If a link in a node is named like http://example.com/foo/bar and http://example.com/foo get's a 301 from a remote site to http://example.com/example1 the link http://example.com/foo/bar is changed into http://example.com/example1/bar. This may break the other link.
Actions:
1. Code need to verify if a checkable link is surrounded by single or double quotes or blanks and we can be save this is complete link and not only a chunk of a link.
2. Or code need to update only links inside a link element (<a href="http://example.com/foo/bar">example</a>
3. Other links need to be changed by hand only to be save.

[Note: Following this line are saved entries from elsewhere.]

`src/rtl/fpu_arb_pkg.sv`:
```
// Shared types and constants for the fadd arbiter.
//   FLEN      : operand/result width
//   N_REQ_DEF : default requester count
//   IDW       : requester id width, sized for the largest legal N_REQ
//   fpu_tag_t : {valid, id} tag carried alongside each operation
package fpu_arb_pkg;

    localparam int unsigned FLEN      = 32;
    localparam int unsigned N_REQ_DEF = 4;
    localparam int unsigned N_REQ_MAX = 8;

    // Id width for n requesters, never below one bit.
    function automatic int unsigned id_width(input int unsigned n);
        int unsigned w;
        w = 1;
        if (n > 2) begin
            w = 32'($clog2(n));
        end
        return w;
    endfunction

    // One tag type serves every configuration up to N_REQ_MAX.
    localparam int unsigned IDW = id_width(N_REQ_MAX);

    typedef struct packed {
        logic           valid;
        logic [IDW-1:0] id;
    } fpu_tag_t;

endpackage

```
`src/rtl/fadd_arbiter_rr_pick.sv`:
```
// Combinational round-robin selector.
//   elig  : eligible requesters
//   ptr   : highest-priority position for this cycle
//   grant : one-hot grant (zero when nothing is eligible)
//   idx   : index of the granted requester (zero when no grant)
module rr_pick
    import fpu_arb_pkg::*;
#(
    parameter int unsigned N_REQ = N_REQ_DEF
) (
    input  logic [N_REQ-1:0] elig,
    input  logic [IDW-1:0]   ptr,
    output logic [N_REQ-1:0] grant,
    output logic [IDW-1:0]   idx
);

    int unsigned cand;
    logic        found;

    // Scan positions ptr, ptr+1, ... modulo N_REQ and take the first eligible one.
    always_comb begin
        grant = '0;
        idx   = '0;
        found = 1'b0;
        cand  = 0;
        for (int unsigned k = 0; k < N_REQ; k++) begin
            cand = (32'(ptr) + k) % N_REQ;
            for (int unsigned i = 0; i < N_REQ; i++) begin
                if (!found && (cand == i) && elig[i]) begin
                    grant[i] = 1'b1;
                    idx      = IDW'(i);
                    found    = 1'b1;
                end
            end
        end
    end

endmodule

```
`src/rtl/fadd_arbiter.sv`:
```
// Shares one external fadd unit among N_REQ requesters.
//   clk, rstn          : clock, asynchronous active-low reset
//   req_valid/ready    : per-requester operation handshake (ready is a one-hot grant)
//   req_x1, req_x2     : packed operands, requester i at [32i+31:32i]
//   fadd_x1, fadd_x2   : registered operands to the shared adder (zero when idle)
//   fadd_y             : adder result, valid LAT cycles after operands
//   rsp_valid/ready    : per-requester result handshake
//   rsp_y              : packed per-requester result registers
module fadd_arbiter
    import fpu_arb_pkg::*;
#(
    parameter int unsigned N_REQ = N_REQ_DEF,
    parameter int unsigned LAT   = 1
) (
    input  logic                    clk,
    input  logic                    rstn,
    input  logic [N_REQ-1:0]        req_valid,
    input  logic [N_REQ*FLEN-1:0]   req_x1,
    input  logic [N_REQ*FLEN-1:0]   req_x2,
    output logic [N_REQ-1:0]        req_ready,
    output logic [FLEN-1:0]         fadd_x1,
    output logic [FLEN-1:0]         fadd_x2,
    input  logic [FLEN-1:0]         fadd_y,
    output logic [N_REQ-1:0]        rsp_valid,
    output logic [N_REQ*FLEN-1:0]   rsp_y,
    input  logic [N_REQ-1:0]        rsp_ready
);

    logic [N_REQ-1:0]      pending;
    logic [N_REQ-1:0]      pending_d;
    logic [IDW-1:0]        ptr;
    logic [IDW-1:0]        ptr_d;
    fpu_tag_t              tag   [0:LAT];
    fpu_tag_t              tag_d [0:LAT];
    logic [FLEN-1:0]       x1_d;
    logic [FLEN-1:0]       x2_d;
    logic [N_REQ-1:0]      rsp_valid_d;
    logic [N_REQ*FLEN-1:0] rsp_y_d;

    logic [N_REQ-1:0]      drain;
    logic [N_REQ-1:0]      elig;
    logic [N_REQ-1:0]      pick_grant;
    logic [IDW-1:0]        pick_idx;
    logic                  granted;

    // A slot that empties this cycle may take a new operation on the same edge.
    assign drain = rsp_valid & rsp_ready;
    assign elig  = req_valid & (~pending | drain);

    rr_pick #(
        .N_REQ (N_REQ)
    ) u_pick (
        .elig  (elig),
        .ptr   (ptr),
        .grant (pick_grant),
        .idx   (pick_idx)
    );

    // No grants while reset is held, even though the pick logic sees cleared state.
    assign req_ready = rstn ? pick_grant : '0;
    assign granted   = |req_ready;

    // Next-state: operand mux, pointer, pending flags, tag shift, result capture.
    always_comb begin
        pending_d   = pending;
        ptr_d       = ptr;
        x1_d        = '0;
        x2_d        = '0;
        rsp_valid_d = rsp_valid;
        rsp_y_d     = rsp_y;
        for (int unsigned k = 0; k <= LAT; k++) begin
            tag_d[k] = '0;
        end

        for (int unsigned i = 0; i < N_REQ; i++) begin
            if (req_ready[i]) begin
                x1_d = req_x1[i*FLEN +: FLEN];
                x2_d = req_x2[i*FLEN +: FLEN];
            end
        end

        if (granted) begin
            ptr_d = (pick_idx == IDW'(N_REQ - 1)) ? '0 : pick_idx + IDW'(1);
        end

        // A grant on the drain edge re-arms the flag.
        for (int unsigned i = 0; i < N_REQ; i++) begin
            if (req_ready[i]) begin
                pending_d[i] = 1'b1;
            end else if (drain[i]) begin
                pending_d[i] = 1'b0;
            end
        end

        tag_d[0] = '{valid: granted, id: pick_idx};
        for (int unsigned k = 1; k <= LAT; k++) begin
            tag_d[k] = tag[k-1];
        end

        // One outstanding op per requester: the target slot is free or draining now.
        for (int unsigned i = 0; i < N_REQ; i++) begin
            if (tag[LAT].valid && (tag[LAT].id == IDW'(i))) begin
                rsp_valid_d[i]            = 1'b1;
                rsp_y_d[i*FLEN +: FLEN]   = fadd_y;
            end else if (drain[i]) begin
                rsp_valid_d[i] = 1'b0;
            end
        end
    end

    // State and output registers.
    always_ff @(posedge clk or negedge rstn) begin
        if (!rstn) begin
            pending   <= '0;
            ptr       <= '0;
            fadd_x1   <= '0;
            fadd_x2   <= '0;
            rsp_valid <= '0;
            rsp_y     <= '0;
            for (int unsigned k = 0; k <= LAT; k++) begin
                tag[k] <= '0;
            end
        end else begin
            pending   <= pending_d;
            ptr       <= ptr_d;
            fadd_x1   <= x1_d;
            fadd_x2   <= x2_d;
            rsp_valid <= rsp_valid_d;
            rsp_y     <= rsp_y_d;
            for (int unsigned k = 0; k <= LAT; k++) begin
                tag[k] <= tag_d[k];
            end
        end
    end

endmodule

```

| Comment | File | Size | Author |
|---|---|---|---|
| #5 | linkchecker_replace_only_save_urls2-D52.patch | 6.26 KB | hass |
| #5 | linkchecker_replace_only_save_urls2-D62.patch | 6.26 KB | hass |
| #4 | linkchecker_replace_only_save_urls-D52.patch | 10.46 KB | hass |
| #4 | linkchecker_replace_only_save_urls-D62.patch | 10.46 KB | hass |
Comments
Comment #1
hass commentedComment #2
AlexisWilke commentedWhat would the browser do if http://example.com/example1/bar is incorrect?
Comment #3
hass commentedIt may be listed on the next link check as "file not found", but we cannot say for sure how others configure their servers. If they provide a 301 for every link that does not exists to their home we change again to http://example.com/ and than you lost this link... You may not able to reproduce the link and than the link is lost.
I have added very special regexes to the extraction process within the last days. We need to adapt this and use regex replace with nearly the same regexes and replace only links we know for sure they are inside a link or one of the other HTML elements and not only a part of a link written in plain text or so.
Comment #4
hass commentedPatches attached.
Comment #5
hass commentedNew patches, less lines, should be faster and fixed numbering bugs in replacement string.
Comment #6
hass commentedAbove patches are partly no-brainers...
I've committed better patches that have been tested on some links and seems to work reliably. Would be good to hear from some people if it works well or not.